Since then, it has moved more of its
services to the cloud. The 2014 ICT 50
study ranked Oracle number one in
portfolio strength, and its cloud service
offerings are increasingly responsible
for this.
However, Oracle continues to take a
relatively cautious approach to the cloud.
Its on-premises products still bring in
the vast majority of its revenues and
earnings — thanks in part to its number
two ranking among software firms in
sales and delivery footprint, behind only
SAP. There may be concern within the
company that subscription-based cloud
services will not equal the same revenues
and margins of its ongoing on-premises
offerings. Indeed, Oracle is pursuing a
“path to the cloud” strategy — turning
virtually all of its portfolio of enterprise
software into what is, in effect, an
app store, and thus putting together
among the most comprehensive cloud
products available.

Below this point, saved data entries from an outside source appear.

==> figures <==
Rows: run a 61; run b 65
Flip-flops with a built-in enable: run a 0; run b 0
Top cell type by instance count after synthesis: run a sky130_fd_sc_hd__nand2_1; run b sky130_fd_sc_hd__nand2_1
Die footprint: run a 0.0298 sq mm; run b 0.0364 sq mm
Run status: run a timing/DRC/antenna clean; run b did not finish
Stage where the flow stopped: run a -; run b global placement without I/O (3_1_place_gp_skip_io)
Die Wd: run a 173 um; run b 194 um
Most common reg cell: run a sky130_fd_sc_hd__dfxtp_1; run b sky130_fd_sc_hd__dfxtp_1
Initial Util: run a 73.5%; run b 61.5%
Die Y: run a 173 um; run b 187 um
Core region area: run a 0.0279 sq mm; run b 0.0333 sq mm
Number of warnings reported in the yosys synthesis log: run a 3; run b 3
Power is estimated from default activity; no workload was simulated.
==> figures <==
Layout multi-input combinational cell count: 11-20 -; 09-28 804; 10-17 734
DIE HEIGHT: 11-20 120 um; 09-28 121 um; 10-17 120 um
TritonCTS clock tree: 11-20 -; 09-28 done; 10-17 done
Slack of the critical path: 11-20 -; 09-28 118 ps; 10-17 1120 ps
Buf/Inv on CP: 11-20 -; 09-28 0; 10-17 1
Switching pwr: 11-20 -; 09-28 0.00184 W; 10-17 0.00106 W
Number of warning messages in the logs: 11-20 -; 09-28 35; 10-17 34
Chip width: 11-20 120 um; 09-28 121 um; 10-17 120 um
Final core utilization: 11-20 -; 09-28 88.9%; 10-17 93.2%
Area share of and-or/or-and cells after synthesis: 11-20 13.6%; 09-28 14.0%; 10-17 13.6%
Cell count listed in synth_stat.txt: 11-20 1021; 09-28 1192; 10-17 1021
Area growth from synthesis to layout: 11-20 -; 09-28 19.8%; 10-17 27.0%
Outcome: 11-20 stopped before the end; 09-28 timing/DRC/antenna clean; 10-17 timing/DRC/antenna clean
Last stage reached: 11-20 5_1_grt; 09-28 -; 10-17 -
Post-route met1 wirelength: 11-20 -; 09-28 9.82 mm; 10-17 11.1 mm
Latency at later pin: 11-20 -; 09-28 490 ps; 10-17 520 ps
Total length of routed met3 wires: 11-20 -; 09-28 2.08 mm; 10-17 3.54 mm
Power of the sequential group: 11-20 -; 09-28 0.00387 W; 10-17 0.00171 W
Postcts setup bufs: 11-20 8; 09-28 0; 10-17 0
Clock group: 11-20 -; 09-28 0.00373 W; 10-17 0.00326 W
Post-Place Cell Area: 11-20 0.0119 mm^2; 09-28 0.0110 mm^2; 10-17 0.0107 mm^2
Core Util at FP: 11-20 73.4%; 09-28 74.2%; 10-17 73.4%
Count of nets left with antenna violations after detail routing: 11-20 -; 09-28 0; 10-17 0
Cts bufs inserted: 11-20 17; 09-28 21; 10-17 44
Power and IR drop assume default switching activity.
Design ALU_TOP, start of the top module:
module ALU_TOP 
#( parameter OP_DATA_WIDTH = 16 ,
             Arith_OUT_WIDTH = OP_DATA_WIDTH + OP_DATA_WIDTH ,            
             Logic_OUT_WIDTH = OP_DATA_WIDTH ,
             Shift_OUT_WIDTH = OP_DATA_WIDTH ,
             CMP_OUT_WIDTH = 3 
)
(
input  wire [OP_DATA_WIDTH-1:0]    A   ,
input  wire [OP_DATA_WIDTH-1:0]    B   ,
input  wire [3:0]                  ALU_FUNC ,
input  wire                        CLK ,
output wire [Arith_OUT_WIDTH-1:0]  Arith_OUT,
output wire                        Carry_OUT,
output wire                        Arith_Flag,
output wire [Logic_OUT_WIDTH-1:0]  Logic_OUT,
output wire                        Logic_Flag,
output wire [Shift_OUT_WIDTH-1:0]  Shift_OUT,
output wire                        Shift_Flag,
output wire [CMP_OUT_WIDTH-1:0]    CMP_OUT,
output wire                        CMP_Flag
);
Size in the first run: roughly 5700 cells after synthesis, roughly 70 flip-flops, roughly 110 I/O pins, roughly 36000 um^2 of cells after synthesis.
==> flow/config.mk <==
export PLATFORM = sky130hd
export DESIGN_NAME = ALU_TOP
export DESIGN_NICKNAME = ALU_TOP
export VERILOG_FILES = /design/flow/design.v
export SDC_FILE = /design/flow/constraint.sdc
export NUM_CORES = 4
export LEC_CHECK = 0
export ABC_AREA = 1
export CAP_MARGIN = 20
export CELL_PAD_IN_SITES_DETAIL_PLACEMENT = 0
export CORE_ASPECT_RATIO = 1.53
export CORE_MARGIN = 7
export CORE_UTILIZATION = 46
export CTS_CLUSTER_DIAMETER = 129
export CTS_CLUSTER_SIZE = 86
export GPL_TIMING_DRIVEN = 0
export MAX_ROUTING_LAYER = met4
export PLACE_DENSITY = 0.55
export SLEW_MARGIN = 40
export TNS_END_PERCENT = 90
==> flow/constraint.sdc <==
create_clock -name core_clock -period 105.0 [get_ports {CLK}]
set_input_delay 21.0000 -clock core_clock [delete_from_list [all_inputs] [get_ports {CLK}]]
set_output_delay 21.0000 -clock core_clock [all_outputs]
set_load 0.01 [all_outputs]
run.sh (not shown) runs the stock make flow with config.mk's settings and CLKGATE_MAP_FILE=.
Edit:
ABC_AREA = not set   (was 1)
CELL_PAD_IN_SITES_DETAIL_PLACEMENT = 2   (was 0)
CORE_ASPECT_RATIO = not set   (was 1.53)
CORE_MARGIN = 2   (was 7)
CORE_UTILIZATION = 40   (was 46)
CTS_CLUSTER_SIZE = not set   (was 86)
GPL_TIMING_DRIVEN = not set   (was 0)
MAX_ROUTING_LAYER = not set   (was met4)
PLACE_DENSITY = not set   (was 0.55)
SLEW_MARGIN = 20   (was 40)
TNS_END_PERCENT = not set   (was 90)
Effect: Now the flow stopped in clock tree synthesis on DPL-0033. Die size came out higher by 1.1%. Synthesized cell count goes down by 20%. Area after synthesis goes down by 5.4%.
Design arctan, start of the top module:
module arctan #
	(
		parameter integer C_S00_AXIS_TDATA_WIDTH	= 32,
		parameter integer C_M00_AXIS_TDATA_WIDTH	= 32,
    parameter integer ITERATIONS = 16
	)
	(
		input wire  s00_axis_aclk, s00_axis_aresetn,
		input wire  s00_axis_tlast, s00_axis_tvalid,
		input wire [C_S00_AXIS_TDATA_WIDTH-1 : 0] s00_axis_tdata,
		input wire [(C_S00_AXIS_TDATA_WIDTH/8)-1: 0] s00_axis_tstrb,
		output logic  s00_axis_tready,
		input wire  m00_axis_aclk, m00_axis_aresetn,
		input wire  m00_axis_tready,
		output logic  m00_axis_tvalid, m00_axis_tlast,
		output logic [C_M00_AXIS_TDATA_WIDTH-1 : 0] m00_axis_tdata,
		output logic [(C_M00_AXIS_TDATA_WIDTH/8)-1: 0] m00_axis_tstrb
	);
  parameter int PI_15 = 102943;
  logic m00_axis_tvalid_reg, m00_axis_tlast_reg;
  logic [C_M00_AXIS_TDATA_WIDTH-1 : 0] m00_axis_tdata_reg;
  logic [(C_M00_AXIS_TDATA_WIDTH/8)-1: 0] m00_axis_tstrb_reg;
  logic signed [(C_S00_AXIS_TDATA_WIDTH/2)-1:0] x_pipe [ITERATIONS-1:0];
  logic signed [(C_S00_AXIS_TDATA_WIDTH/2)-1:0] y_pipe [ITERATIONS-1:0];
  logic signed [(C_S00_AXIS_TDATA_WIDTH)-1:0] phase [ITERATIONS-1:0];
  logic [ITERATIONS-1:0] valid_pipe, tlast_pipe;
  logic [(C_S00_AXIS_TDATA_WIDTH/8)-1:0] strobe_pipe [ITERATIONS-1:0];
  assign s00_axis_tready = m00_axis_tready || ~valid_pipe[ITERATIONS-1];
  assign m00_axis_tvalid = valid_pipe[ITERATIONS-1];
  assign m00_axis_tlast = tlast_pipe[ITERATIONS-1];
  assign m00_axis_tstrb = strobe_pipe[ITERATIONS-1];
  logic signed [(C_S00_AXIS_TDATA_WIDTH/2)-1:0] atan_lut [ITERATIONS-1:0];
  always_comb begin
        atan_lut[0] = 16'h6487;   
        atan_lut[1] = 16'h3B58;   
        atan_lut[2] = 16'h1F5B;   
        atan_lut[3] = 16'h0FEA;   
        atan_lut[4] = 16'h07FD;   
  ...
Settings: LEC_CHECK=0, ABC_AREA=0, CAP_MARGIN=20, CELL_PAD_IN_SITES_GLOBAL_PLACEMENT=0, CORE_MARGIN=2, CORE_UTILIZATION=72, CTS_CLUSTER_DIAMETER=32, CTS_CLUSTER_SIZE=30, MAX_ROUTING_LAYER=met4, MIN_ROUTING_LAYER=met1, PLACE_DENSITY=0.65, SETUP_SLACK_MARGIN=0.68, SLEW_MARGIN=20; clock period 2.96 ns.
run.sh (not shown) runs the stock make flow with config.mk's settings and CLKGATE_MAP_FILE=.
The baseline did not get past clock tree synthesis (4_1_cts).
Next try:
==> flow/config.mk (replaced) <==
export PLATFORM = sky130hd
export DESIGN_NAME = arctan
export DESIGN_NICKNAME = arctan
export VERILOG_FILES = /design/flow/design.v
export SDC_FILE = /design/flow/constraint.sdc
export NUM_CORES = 4
export LEC_CHECK = 0
export CAP_MARGIN = 20
export CORE_MARGIN = 2
export CORE_UTILIZATION = 72
export PLACE_DENSITY = 0.64
export SETUP_SLACK_MARGIN = 0.7
export SLEW_MARGIN = 20
==> flow/constraint.sdc (replaced) <==
create_clock -name core_clock -period 3.82 [get_ports {s00_axis_aclk}]
set_input_delay 0.7640 -clock core_clock [delete_from_list [all_inputs] [get_ports {s00_axis_aclk}]]
set_output_delay 0.7640 -clock core_clock [all_outputs]
set_load 0.01 [all_outputs]
The changed run stopped in global routing (5_1_grt).
Area after synthesis is unchanged.
Die size does not change.
Synthesized cell count is unchanged.
==> 11-13 <==
==> flow/design.v (excerpt) <==
module alu(OPA, OPB, CIN,INP_VALID, CLK, RST, CMD, CE, MODE, COUT, OFLOW, RES, G, E, L, ERR);
    input ['d8-1:0] OPA, OPB;
    input CLK, RST, CE, MODE, CIN;
    input [1:0] INP_VALID;
    input ['d4-1:0] CMD;
    output reg ['d16-1:0] RES;
    output reg COUT;
    output reg OFLOW;
    output reg G;
    output reg E;
    output reg L;
    output reg ERR;
    reg ['d16-1:0] RES_next;
    reg COUT_next, OFLOW_next, G_next, E_next, L_next, ERR_next;
    reg ['d16-1:0] res_t;
    reg cout_t, oflow_t, g_t, e_t, l_t, err_t;
    always @(posedge CLK or posedge RST) begin
        if (RST) begin
            RES <= {'d16{1'b0}};
            COUT <= 1'b0;
            OFLOW <= 1'b0;
            G <= 1'b0;
            E <= 1'b0;
            L <= 1'b0;
            ERR <= 1'b0;
        end
        else begin
                RES <= RES_next;
                COUT <= COUT_next;
                OFLOW <= OFLOW_next;
                G <= G_next;
                E <= E_next;
                L <= L_next;
                ERR <= ERR_next;
        end
    end
    always @(posedge CLK) begin
        res_t = {'d16{1'b0}};
        cout_t = 1'b0;
        oflow_t = 1'b0;
        g_t = 1'b0;
        e_t = 1'b0;
        l_t = 1'b0;
        err_t = 1'b0;
        if (CE) begin
            if (MODE) begin
                case (CMD)
                   'd0: begin
                        if (INP_VALID == 'b11) begin
                            res_t = OPA+ OPB;
                            cout_t = res_t[8]; 
                        end
                   end
                   'd1: begin
                        if (INP_VALID == 'b11) begin
                            oflow_t = (OPA < OPB);
                            res_t = OPA - OPB;
                        end
                   end
                   'd2: begin
                        if (INP_VALID == 'b11) begin
                            res_t = OPA + OPB + CIN;
                            cout_t = res_t[8];
                        end
                   end
                   'd3: begin
                        if (INP_VALID == 'b11) begin
                            oflow_t = (OPA < (OPB + CIN));
                            res_t = OPA - OPB - CIN;
  ...
Settings: LEC_CHECK=0, CAP_MARGIN=20, CORE_MARGIN=2, CORE_UTILIZATION=71, CTS_CLUSTER_SIZE=34, HOLD_SLACK_MARGIN=-0.09, PLACE_DENSITY=0.65, SETUP_SLACK_MARGIN=-0.54, SLEW_MARGIN=20; clock period 5.71 ns.
run.sh (not shown) runs the stock make flow with config.mk's settings and CLKGATE_MAP_FILE=.
==> 08-17 (differences from 11-13) <==
==> flow/config.mk (replaced) <==
export PLATFORM = sky130hd
export DESIGN_NAME = alu
export DESIGN_NICKNAME = alu
export VERILOG_FILES = /design/flow/design.v
export SDC_FILE = /design/flow/constraint.sdc
export NUM_CORES = 4
export LEC_CHECK = 0
export ABC_AREA = 1
export CAP_MARGIN = 20
export CORE_MARGIN = 2
export CORE_UTILIZATION = 72
export CTS_CLUSTER_DIAMETER = 329
export CTS_CLUSTER_SIZE = 99
export PLACE_DENSITY = 0.43
export SLEW_MARGIN = 20
==> flow/constraint.sdc (replaced) <==
create_clock -name core_clock -period 5.4 [get_ports {CLK}]
set_input_delay 1.0800 -clock core_clock [delete_from_list [all_inputs] [get_ports {CLK}]]
set_output_delay 1.0800 -clock core_clock [all_outputs]
set_load 0.01 [all_outputs]
==> qor summary <==
Result of the run: 11-13 failed layout checks; 08-17 aborted with a tool error
Last stage reached: 11-13 -; 08-17 global routing (5_1_grt)
Violated checks: 11-13 setup timing; 08-17 -
Distinct cell type count of the synthesized netlist: 11-13 94; 08-17 55
Half-perimeter wire length of the detailed placement result: 11-13 29.8 mm; 08-17 31.3 mm
Number of placed cells counting well taps: 11-13 1,603; 08-17 1,988
Initial Utilization: 11-13 0.730; 08-17 0.734
Floorplan Nets: 11-13 1,502; 08-17 1,873
Last weighted congestion value of the routability-driven placer: 11-13 1.07; 08-17 1.25
Synth Instances: 11-13 1,281; 08-17 1,652
Mean Syn Cell Area: 11-13 7.97 um2; 08-17 6.41 um2
Number of resized instances in the post-cts repair step: 11-13 34; 08-17 116
Cell Area, Synth: 11-13 10,200 um2; 08-17 10,600 um2
Die boundary width: 11-13 124 um; 08-17 125 um
Fraction of the mapped netlist area in adder cells: 11-13 0.301; 08-17 0.290
Register share after synthesis: 11-13 0.0970; 08-17 0.0936
FP Rows: 11-13 43; 08-17 44
Basic-gate share of the synthesized area counting and, or, nand and nor cells: 11-13 0.196; 08-17 0.321
Setup Slack @ Placement: 11-13 -1.15 ns; 08-17 -0.970 ns
Chip area line of the yosys report: 11-13 10,200 um2; 08-17 10,600 um2
Area share of the leading cell type in the synthesized netlist: 11-13 0.169; 08-17 0.163
Die height: 11-13 124 um; 08-17 125 um
XOR/XNOR Fraction of Synth Area: 11-13 0.0915; 08-17 0.0280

That lets customers
decide whether to go the cloud route or
maintain the system behind its corporate
firewalls.
Meanwhile, Oracle is transforming
the technology it got though its 2010
purchase of Sun Microsystems into
a range of hardware and software
offerings designed to be the building
blocks of large corporations’ private and
hybrid clouds. And it will soon launch
its own cloud-based database platform
to compete with similar offerings from
Amazon and others. Neither strategy,
however, has produced stellar results
yet. Indeed, both its on-premises and
cloud-based software offerings are
growing relatively slowly; the company
lags behind competitor Salesforce.com
in CRM offerings in the cloud, behind
SAP in other SaaS applications, and
behind Microsoft in delivering office
productivity solutions. Just 3 percent of
Oracle’s annual revenue is derived from
software licenses and subscriptions
from its cloud offerings in 2013.
Following a long list of high-profile
acquisitions — not just Sun but
also PeopleSoft, J.D. Edwards, and
others — Oracle continues to follow a
consolidator strategy, even if it hasn’t
always fully integrated its purchases
into its enterprise solutions. Last year it
bought Responsys, a provider of cloud-based
B2C marketing software, and in
June 2014, it purchased Micros Systems,
a provider of software to the retail
and hospitality industries. Whether it
decides to more tightly integrate all of
its acquisitions into a full-service cloud
offering for enterprises remains to be
seen. But the portfolio is strong, and the
company has a war chest of almost $40
billion to fund the effort. Oracle should
be in a strong position to keep fighting
the battle for the cloud.
25. Strategy& 25
Innovation and brand value
The final component in our ranking of the ICT 50 companies involves
the relative strength of their innovation efforts and the value of their
global brands. Here, the results have not changed a great deal from last
year. The six companies that scored highest in this regard last year
again appeared among the top 10 most innovative companies in the
2013 Strategy& Global Innovation 1000 study. And this year, six of the
top 10 in the ICT 50 also ranked among the top 10 on Interbrand’s 2014
list of the most valuable global brands, and 13 made it onto the list of
the top 100 brands (see Exhibit 7, next page).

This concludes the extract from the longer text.